PURPOSE: The aim of this study was to investigate the impact of a hybrid fluorodeoxyglucose positron-emission tomography/computed tomography (FDG-PET/CT) scanner in radiotherapy planning for esophageal and non-small-cell lung cancer (NSCLC). METHODS AND MATERIALS: A total of 30 patients (16 with esophageal cancer, 14 with NSCLC) underwent an FDG-PET/CT for radiotherapy planning purposes. Noncontrast total-body spiral CT scans were obtained first, followed immediately by FDG-PET imaging which was automatically co-registered to the CT scan. A physician not involved in the patients' original treatment planning designed a gross tumor volume (GTV) based first on the CT dataset alone, while blinded to the FDG-PET dataset. Afterward, the physician designed a GTV based on the fused PET/CT dataset. To standardize PET GTV margin definition, background liver PET activity was standardized in all images. The CT-based and PET/CT-based GTVs were then quantitatively compared by way of an index of conformality, which is the ratio of the intersection of the two GTVs to their union. RESULTS: The mean index of conformality was 0.44 (range, 0.00-0.70) for patients with NSCLC and 0.46 (range, 0.13-0.80) for patients with esophageal cancer.
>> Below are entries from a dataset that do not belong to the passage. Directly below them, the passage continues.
[src/rtl/adc_scan_seq.sv]
module adc_scan_seq #(
  parameter int CH_W    = 4,
  parameter int RES_W   = 12,
  parameter int RANGE_W = 5
) (
  input  logic                      clk,
  input  logic                      rst_n,
  input  logic                      wr_en,
  input  logic [1:0]                wr_addr,
  input  logic [CH_W+RES_W-1:0]     wr_data,
  input  logic                      pacer_tick,
  input  logic                      ext_trig,
  input  logic                      ext_gate,
  input  logic                      conv_done,
  input  logic [CH_W+RES_W-1:0]     conv_result,
  output logic                      conv_start,
  output logic [CH_W-1:0]           conv_chan,
  output logic [RANGE_W-1:0]        conv_range,
  output logic                      sample_valid,
  output logic [CH_W+RES_W-1:0]     sample_data,
  output logic                      busy,
  output logic                      overrun
);
  localparam int NCH    = 1 << CH_W;
  localparam int FLD_W  = (CH_W + RES_W) / 2;
  localparam logic [1:0] A_MUX = 2'd0, A_RNG = 2'd1, A_CTL = 2'd2, A_SWT = 2'd3;

  logic [CH_W-1:0]    scan_lo, scan_hi, cur, act_chan;
  logic [RANGE_W-1:0] rng_mem [NCH];
  logic [3:0]         ctl;
  logic               ext_q;

  wire mux_wr = wr_en && wr_addr == A_MUX;
  wire rng_wr = wr_en && wr_addr == A_RNG;
  wire ctl_wr = wr_en && wr_addr == A_CTL;
  wire swt_wr = wr_en && wr_addr == A_SWT;

  wire pace_ok = pacer_tick && (!ctl[3] || ext_gate);
  wire trig    = (ctl[0] && swt_wr) || (ctl[1] && pace_ok) || (ctl[2] && ext_trig && !ext_q);
  wire done_ok = conv_done && busy;
  wire accept  = trig && (!busy || conv_done);
  wire ovr_set = trig && busy && !conv_done;

  wire [CH_W-1:0] nxt = (cur == scan_hi) ? scan_lo : cur + 1'b1;

  always_ff @(posedge clk or negedge rst_n) begin
    if (!rst_n) begin
      scan_lo      <= '0;
      scan_hi      <= '0;
      cur          <= '0;
      act_chan     <= '0;
      ctl          <= '0;
      ext_q        <= 1'b0;
      conv_start   <= 1'b0;
      conv_chan    <= '0;
      conv_range   <= '0;
      sample_valid <= 1'b0;
      sample_data  <= '0;
      busy         <= 1'b0;
      overrun      <= 1'b0;
      for (int i = 0; i < NCH; i++) rng_mem[i] <= '0;
    end else begin
      ext_q        <= ext_trig;
      conv_start   <= accept;
      sample_valid <= done_ok;
      if (done_ok) sample_data <= {act_chan, conv_result[RES_W-1:0]};
      if (accept) begin
        busy       <= 1'b1;
        act_chan   <= cur;
        conv_chan  <= cur;
        conv_range <= rng_mem[cur];
      end else if (done_ok) begin
        busy <= 1'b0;
      end
      if (mux_wr) begin
        scan_lo <= wr_data[CH_W-1:0];
        scan_hi <= wr_data[FLD_W +: CH_W];
        cur     <= wr_data[CH_W-1:0];
      end else if (accept) begin
        cur <= nxt;
      end
      if (rng_wr) rng_mem[cur] <= wr_data[RANGE_W-1:0];
      if (ctl_wr) ctl <= wr_data[3:0];
      if (ovr_set) overrun <= 1'b1;
      else if (ctl_wr) overrun <= 1'b0;
    end
  end

  a_r12_start_busy: assert property (@(posedge clk) disable iff (!rst_n)
    conv_start |-> busy);
  a_r9_overrun_sticky: assert property (@(posedge clk) disable iff (!rst_n)
    (overrun && !ctl_wr) |=> overrun);
  a_r5_sample_after_done: assert property (@(posedge clk) disable iff (!rst_n)
    sample_valid |-> $past(conv_done));
  a_r11_idle_no_start: assert property (@(posedge clk) disable iff (!rst_n)
    (ctl[2:0] == 3'b000) |=> !conv_start);
  a_r9_busy_no_restart: assert property (@(posedge clk) disable iff (!rst_n)
    (busy && !conv_done) |=> !conv_start);
  a_r12_idle_done_ignored: assert property (@(posedge clk) disable iff (!rst_n)
    (!busy) |=> !sample_valid);
endmodule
In 10 of the 16 (62.5%) esophageal cancer patients, and in 12 of the 14 (85.7%) NSCLC patients, the addition of the FDG-PET data led to the definition of a smaller GTV. CONCLUSION: The incorporation of a hybrid FDG-PET/CT scanner had an impact on the radiotherapy planning of esophageal cancer and NSCLC. In future studies, we recommend adoption of a conformality index for a more comprehensive comparison of newer treatment planning imaging modalities to conventional options.